[[ Record set open ]]

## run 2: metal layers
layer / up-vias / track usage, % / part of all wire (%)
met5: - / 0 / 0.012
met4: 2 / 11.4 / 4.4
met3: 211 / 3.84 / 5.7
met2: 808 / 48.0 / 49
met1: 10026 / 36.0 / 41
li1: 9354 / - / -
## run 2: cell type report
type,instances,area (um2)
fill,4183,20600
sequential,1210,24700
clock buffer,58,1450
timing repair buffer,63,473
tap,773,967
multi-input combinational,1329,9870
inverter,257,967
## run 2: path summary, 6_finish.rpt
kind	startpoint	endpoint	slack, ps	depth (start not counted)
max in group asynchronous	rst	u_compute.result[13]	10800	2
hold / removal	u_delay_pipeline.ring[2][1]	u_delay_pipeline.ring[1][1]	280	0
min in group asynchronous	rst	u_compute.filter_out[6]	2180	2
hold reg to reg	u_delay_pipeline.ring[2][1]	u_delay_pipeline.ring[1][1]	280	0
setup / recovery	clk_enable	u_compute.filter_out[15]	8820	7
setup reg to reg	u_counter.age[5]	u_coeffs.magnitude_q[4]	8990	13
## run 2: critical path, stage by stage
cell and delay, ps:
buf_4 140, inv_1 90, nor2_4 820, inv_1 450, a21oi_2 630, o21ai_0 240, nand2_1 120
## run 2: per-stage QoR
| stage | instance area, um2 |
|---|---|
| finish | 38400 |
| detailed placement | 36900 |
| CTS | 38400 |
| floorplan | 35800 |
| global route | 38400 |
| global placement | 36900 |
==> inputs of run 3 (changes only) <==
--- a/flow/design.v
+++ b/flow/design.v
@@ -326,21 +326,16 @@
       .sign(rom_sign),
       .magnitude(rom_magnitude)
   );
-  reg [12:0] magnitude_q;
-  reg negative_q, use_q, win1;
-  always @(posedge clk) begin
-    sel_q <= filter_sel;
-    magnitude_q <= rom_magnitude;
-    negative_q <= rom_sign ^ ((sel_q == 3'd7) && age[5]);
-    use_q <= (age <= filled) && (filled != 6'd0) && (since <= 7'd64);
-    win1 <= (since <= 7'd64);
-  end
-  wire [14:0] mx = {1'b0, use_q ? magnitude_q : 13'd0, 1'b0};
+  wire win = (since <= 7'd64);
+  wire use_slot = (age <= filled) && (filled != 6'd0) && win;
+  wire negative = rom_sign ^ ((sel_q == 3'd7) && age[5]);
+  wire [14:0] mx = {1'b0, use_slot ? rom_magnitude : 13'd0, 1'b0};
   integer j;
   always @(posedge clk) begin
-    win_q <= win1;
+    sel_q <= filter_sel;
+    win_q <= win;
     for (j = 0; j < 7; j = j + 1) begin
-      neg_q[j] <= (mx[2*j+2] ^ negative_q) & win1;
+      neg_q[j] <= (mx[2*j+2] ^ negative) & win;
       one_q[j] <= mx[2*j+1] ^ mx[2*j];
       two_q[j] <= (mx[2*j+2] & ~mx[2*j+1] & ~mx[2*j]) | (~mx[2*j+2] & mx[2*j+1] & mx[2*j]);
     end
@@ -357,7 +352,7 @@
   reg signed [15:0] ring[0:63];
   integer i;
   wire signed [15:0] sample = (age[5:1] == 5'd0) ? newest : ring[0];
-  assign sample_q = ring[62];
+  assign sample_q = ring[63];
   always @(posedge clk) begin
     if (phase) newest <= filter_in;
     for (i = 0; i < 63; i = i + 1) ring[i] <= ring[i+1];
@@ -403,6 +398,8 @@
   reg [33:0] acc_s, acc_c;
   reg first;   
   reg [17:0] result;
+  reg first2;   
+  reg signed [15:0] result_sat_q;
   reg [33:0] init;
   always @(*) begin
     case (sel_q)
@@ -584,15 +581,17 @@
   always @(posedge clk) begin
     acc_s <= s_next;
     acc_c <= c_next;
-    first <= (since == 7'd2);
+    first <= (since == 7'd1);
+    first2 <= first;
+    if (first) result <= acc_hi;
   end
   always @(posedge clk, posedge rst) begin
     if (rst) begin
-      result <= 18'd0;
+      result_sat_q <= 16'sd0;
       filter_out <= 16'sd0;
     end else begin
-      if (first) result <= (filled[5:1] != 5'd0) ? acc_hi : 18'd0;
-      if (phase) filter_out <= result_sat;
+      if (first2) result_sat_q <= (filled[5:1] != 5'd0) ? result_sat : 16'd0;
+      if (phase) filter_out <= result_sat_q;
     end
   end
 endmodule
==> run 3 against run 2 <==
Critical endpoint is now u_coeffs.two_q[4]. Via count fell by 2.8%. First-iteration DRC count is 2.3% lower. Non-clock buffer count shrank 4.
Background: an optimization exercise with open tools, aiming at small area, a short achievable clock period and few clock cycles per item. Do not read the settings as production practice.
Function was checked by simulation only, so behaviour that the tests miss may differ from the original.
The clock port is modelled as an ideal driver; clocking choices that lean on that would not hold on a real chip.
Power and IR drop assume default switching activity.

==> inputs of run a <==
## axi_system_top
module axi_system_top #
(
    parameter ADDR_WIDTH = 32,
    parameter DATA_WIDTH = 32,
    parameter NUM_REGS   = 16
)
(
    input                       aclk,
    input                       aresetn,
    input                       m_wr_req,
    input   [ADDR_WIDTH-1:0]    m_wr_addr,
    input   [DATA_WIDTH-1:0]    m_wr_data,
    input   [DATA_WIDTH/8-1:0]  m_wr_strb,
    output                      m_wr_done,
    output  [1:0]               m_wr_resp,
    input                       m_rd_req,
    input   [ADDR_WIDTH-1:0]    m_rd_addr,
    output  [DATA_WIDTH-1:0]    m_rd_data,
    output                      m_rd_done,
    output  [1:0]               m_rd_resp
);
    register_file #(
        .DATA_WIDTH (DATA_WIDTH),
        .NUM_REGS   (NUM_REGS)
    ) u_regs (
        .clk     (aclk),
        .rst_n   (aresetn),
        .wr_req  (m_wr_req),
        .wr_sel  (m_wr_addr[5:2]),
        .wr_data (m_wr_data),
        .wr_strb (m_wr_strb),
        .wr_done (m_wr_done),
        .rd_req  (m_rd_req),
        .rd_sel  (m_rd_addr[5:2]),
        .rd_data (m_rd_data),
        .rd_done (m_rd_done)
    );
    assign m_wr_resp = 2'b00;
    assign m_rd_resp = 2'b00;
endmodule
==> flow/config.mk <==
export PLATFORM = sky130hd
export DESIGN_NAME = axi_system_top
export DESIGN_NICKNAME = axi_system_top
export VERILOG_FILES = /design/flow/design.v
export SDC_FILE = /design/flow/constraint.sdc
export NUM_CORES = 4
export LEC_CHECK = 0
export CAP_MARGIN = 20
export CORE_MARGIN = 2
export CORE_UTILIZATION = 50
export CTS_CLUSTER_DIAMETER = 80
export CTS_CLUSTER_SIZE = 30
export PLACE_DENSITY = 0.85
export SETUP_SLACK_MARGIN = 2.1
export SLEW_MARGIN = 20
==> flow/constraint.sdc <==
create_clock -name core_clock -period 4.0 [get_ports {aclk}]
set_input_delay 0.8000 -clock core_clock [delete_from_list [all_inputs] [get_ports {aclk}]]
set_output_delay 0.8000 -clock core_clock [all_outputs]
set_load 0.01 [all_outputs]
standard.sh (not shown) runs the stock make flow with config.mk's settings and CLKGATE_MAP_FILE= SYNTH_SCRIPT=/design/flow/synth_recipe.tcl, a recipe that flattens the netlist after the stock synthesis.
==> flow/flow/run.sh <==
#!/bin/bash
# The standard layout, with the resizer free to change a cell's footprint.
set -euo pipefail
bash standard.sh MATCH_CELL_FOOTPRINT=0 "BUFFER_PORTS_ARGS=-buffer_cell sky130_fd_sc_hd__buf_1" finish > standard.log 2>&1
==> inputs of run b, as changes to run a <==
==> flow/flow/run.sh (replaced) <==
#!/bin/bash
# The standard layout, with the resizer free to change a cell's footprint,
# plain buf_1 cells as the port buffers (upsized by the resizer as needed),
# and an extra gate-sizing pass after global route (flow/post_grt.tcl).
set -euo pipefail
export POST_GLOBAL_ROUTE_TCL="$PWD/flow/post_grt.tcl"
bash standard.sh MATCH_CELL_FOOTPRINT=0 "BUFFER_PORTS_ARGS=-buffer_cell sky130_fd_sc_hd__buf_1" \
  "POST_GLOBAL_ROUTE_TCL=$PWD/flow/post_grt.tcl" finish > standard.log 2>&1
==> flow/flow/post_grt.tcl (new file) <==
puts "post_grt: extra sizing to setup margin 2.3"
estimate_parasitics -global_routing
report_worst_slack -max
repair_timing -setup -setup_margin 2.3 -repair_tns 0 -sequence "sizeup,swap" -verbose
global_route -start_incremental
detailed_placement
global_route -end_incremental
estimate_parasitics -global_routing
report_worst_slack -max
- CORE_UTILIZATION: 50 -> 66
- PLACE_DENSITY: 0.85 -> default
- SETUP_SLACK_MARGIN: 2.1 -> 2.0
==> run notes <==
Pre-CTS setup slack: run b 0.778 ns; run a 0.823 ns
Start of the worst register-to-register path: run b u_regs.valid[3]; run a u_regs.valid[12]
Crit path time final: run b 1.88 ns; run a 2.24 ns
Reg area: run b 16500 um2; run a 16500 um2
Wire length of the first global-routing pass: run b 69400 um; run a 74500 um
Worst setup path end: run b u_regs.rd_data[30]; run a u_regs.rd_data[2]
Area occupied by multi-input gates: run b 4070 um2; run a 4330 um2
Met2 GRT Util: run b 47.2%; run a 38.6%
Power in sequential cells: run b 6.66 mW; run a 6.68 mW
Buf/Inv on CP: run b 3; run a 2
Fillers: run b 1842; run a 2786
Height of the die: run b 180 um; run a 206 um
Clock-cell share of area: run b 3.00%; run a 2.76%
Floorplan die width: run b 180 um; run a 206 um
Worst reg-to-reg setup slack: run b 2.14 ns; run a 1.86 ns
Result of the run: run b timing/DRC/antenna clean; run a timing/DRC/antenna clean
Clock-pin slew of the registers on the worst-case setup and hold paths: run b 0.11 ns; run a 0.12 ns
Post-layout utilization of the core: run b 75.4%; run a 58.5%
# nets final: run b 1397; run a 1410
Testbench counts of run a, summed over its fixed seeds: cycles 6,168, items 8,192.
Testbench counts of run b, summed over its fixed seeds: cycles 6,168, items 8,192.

[[ Record set closed ]]
[[ Record set open ]]

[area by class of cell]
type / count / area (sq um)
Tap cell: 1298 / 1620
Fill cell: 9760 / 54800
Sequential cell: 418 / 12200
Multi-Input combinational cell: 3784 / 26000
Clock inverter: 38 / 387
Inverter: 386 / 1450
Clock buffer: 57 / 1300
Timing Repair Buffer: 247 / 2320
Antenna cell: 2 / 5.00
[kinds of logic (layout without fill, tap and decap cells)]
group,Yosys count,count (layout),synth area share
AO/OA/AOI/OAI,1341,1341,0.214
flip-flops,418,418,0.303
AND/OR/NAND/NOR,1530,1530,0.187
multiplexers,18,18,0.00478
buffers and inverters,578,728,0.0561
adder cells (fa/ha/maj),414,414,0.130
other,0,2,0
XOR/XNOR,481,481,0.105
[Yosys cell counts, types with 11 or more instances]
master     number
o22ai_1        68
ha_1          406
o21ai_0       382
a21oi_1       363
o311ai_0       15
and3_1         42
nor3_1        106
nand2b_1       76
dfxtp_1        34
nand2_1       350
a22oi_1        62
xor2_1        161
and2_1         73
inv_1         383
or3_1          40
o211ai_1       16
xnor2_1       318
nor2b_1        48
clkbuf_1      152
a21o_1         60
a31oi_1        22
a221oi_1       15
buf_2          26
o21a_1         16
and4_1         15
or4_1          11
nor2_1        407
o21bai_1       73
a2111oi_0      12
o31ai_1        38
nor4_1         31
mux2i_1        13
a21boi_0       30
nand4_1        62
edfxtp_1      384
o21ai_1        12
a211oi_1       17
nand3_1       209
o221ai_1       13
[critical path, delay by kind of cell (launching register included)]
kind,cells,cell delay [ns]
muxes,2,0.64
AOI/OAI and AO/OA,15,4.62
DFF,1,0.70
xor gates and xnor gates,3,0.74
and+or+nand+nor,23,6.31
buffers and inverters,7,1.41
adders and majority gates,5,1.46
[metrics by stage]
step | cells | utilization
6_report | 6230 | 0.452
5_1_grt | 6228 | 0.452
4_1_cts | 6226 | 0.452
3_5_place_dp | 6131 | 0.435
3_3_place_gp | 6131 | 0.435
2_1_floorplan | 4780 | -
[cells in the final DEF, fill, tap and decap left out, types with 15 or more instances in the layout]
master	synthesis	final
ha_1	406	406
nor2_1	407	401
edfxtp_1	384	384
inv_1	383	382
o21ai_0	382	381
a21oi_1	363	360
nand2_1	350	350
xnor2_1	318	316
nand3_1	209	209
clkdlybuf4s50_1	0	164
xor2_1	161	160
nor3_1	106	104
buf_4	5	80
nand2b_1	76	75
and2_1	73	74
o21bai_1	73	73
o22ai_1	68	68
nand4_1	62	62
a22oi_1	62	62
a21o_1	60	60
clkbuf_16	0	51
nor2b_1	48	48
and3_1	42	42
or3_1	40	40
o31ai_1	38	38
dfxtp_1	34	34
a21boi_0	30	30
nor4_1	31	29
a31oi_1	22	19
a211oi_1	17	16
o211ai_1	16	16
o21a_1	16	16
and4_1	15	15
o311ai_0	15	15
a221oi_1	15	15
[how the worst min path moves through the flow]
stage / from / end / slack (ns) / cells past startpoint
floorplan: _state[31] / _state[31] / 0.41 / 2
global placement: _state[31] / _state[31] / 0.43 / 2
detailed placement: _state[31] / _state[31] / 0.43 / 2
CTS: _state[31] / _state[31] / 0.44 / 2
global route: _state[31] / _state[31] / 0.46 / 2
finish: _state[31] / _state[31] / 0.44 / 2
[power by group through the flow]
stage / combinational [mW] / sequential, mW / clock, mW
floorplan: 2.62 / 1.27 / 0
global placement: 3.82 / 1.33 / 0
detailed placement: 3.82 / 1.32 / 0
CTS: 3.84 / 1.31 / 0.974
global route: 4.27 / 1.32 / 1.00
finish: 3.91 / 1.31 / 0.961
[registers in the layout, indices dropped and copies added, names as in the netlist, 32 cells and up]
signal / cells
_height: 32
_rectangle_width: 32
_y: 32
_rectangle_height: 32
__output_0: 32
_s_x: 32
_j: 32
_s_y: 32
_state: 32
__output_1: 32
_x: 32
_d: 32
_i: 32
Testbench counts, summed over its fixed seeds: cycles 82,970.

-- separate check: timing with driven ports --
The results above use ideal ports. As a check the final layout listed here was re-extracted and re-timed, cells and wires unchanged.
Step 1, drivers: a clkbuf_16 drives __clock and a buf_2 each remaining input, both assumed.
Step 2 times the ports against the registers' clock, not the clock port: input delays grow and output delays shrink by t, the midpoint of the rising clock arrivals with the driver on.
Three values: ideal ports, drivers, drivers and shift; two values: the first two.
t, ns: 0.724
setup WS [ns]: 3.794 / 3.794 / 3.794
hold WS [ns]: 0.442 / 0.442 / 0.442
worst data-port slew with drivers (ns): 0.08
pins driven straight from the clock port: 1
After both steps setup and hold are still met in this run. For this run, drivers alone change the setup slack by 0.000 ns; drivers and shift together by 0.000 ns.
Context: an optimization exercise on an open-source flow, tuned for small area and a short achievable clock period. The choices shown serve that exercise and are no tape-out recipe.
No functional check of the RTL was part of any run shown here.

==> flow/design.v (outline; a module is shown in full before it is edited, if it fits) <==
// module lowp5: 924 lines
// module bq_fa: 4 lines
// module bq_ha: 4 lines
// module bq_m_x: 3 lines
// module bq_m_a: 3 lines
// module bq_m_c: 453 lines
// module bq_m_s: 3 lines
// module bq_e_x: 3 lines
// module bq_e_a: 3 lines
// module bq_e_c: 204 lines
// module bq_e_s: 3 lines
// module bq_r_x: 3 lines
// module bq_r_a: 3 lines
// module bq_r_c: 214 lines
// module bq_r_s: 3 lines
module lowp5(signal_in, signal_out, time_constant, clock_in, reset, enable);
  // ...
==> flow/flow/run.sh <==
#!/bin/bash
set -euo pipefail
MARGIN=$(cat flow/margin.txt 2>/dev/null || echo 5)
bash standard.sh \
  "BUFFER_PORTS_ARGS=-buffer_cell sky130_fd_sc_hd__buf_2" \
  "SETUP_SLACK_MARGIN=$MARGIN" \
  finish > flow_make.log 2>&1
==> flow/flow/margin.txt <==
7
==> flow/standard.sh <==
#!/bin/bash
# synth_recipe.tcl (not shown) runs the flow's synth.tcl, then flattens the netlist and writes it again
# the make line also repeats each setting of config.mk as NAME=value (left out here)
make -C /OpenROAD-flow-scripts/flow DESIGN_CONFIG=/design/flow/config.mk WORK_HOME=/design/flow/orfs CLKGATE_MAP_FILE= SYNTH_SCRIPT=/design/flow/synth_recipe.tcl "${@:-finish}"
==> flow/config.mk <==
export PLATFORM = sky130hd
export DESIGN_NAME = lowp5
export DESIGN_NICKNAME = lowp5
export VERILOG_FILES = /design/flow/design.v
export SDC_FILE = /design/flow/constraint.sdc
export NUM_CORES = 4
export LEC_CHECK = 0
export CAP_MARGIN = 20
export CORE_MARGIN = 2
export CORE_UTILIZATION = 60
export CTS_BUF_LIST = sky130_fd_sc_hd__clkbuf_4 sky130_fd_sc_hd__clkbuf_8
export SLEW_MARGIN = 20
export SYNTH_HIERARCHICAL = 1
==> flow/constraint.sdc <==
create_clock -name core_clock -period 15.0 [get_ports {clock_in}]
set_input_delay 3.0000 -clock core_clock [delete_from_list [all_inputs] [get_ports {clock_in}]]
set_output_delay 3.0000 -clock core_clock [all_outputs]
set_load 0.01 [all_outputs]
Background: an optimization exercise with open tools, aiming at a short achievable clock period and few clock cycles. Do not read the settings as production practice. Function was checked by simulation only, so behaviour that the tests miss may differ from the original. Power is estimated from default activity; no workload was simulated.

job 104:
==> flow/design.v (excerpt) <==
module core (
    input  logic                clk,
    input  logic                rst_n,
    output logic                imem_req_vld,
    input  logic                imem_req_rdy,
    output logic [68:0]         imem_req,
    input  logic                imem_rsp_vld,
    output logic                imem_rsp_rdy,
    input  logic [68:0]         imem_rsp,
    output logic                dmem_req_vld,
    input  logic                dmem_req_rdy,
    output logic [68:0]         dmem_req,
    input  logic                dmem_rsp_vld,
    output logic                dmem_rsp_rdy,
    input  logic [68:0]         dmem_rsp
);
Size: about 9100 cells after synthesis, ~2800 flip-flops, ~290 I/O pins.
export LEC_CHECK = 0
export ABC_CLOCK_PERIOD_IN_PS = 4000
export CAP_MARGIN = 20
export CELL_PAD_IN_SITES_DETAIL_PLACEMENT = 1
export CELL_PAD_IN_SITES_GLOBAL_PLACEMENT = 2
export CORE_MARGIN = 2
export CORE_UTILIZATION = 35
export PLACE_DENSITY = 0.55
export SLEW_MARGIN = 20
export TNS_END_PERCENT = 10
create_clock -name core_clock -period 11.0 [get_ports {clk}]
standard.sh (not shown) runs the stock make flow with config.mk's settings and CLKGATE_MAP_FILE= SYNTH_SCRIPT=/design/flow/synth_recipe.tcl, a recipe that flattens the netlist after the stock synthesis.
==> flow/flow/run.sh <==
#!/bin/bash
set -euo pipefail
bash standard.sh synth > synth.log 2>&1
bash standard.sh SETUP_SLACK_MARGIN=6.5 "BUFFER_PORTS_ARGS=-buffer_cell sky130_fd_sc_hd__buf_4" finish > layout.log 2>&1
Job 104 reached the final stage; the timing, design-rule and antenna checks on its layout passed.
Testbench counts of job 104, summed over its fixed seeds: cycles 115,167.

[[ Record set closed ]]

Work order: Above are the records; from them, give again exactly the lines from the one containing "[power by group through the flow]" through the one containing "-- separate check: timing", both included.

Task solution:
[power by group through the flow]
stage / combinational [mW] / sequential, mW / clock, mW
floorplan: 2.62 / 1.27 / 0
global placement: 3.82 / 1.33 / 0
detailed placement: 3.82 / 1.32 / 0
CTS: 3.84 / 1.31 / 0.974
global route: 4.27 / 1.32 / 1.00
finish: 3.91 / 1.31 / 0.961
[registers in the layout, indices dropped and copies added, names as in the netlist, 32 cells and up]
signal / cells
_height: 32
_rectangle_width: 32
_y: 32
_rectangle_height: 32
__output_0: 32
_s_x: 32
_j: 32
_s_y: 32
_state: 32
__output_1: 32
_x: 32
_d: 32
_i: 32
Testbench counts, summed over its fixed seeds: cycles 82,970.

-- separate check: timing with driven ports --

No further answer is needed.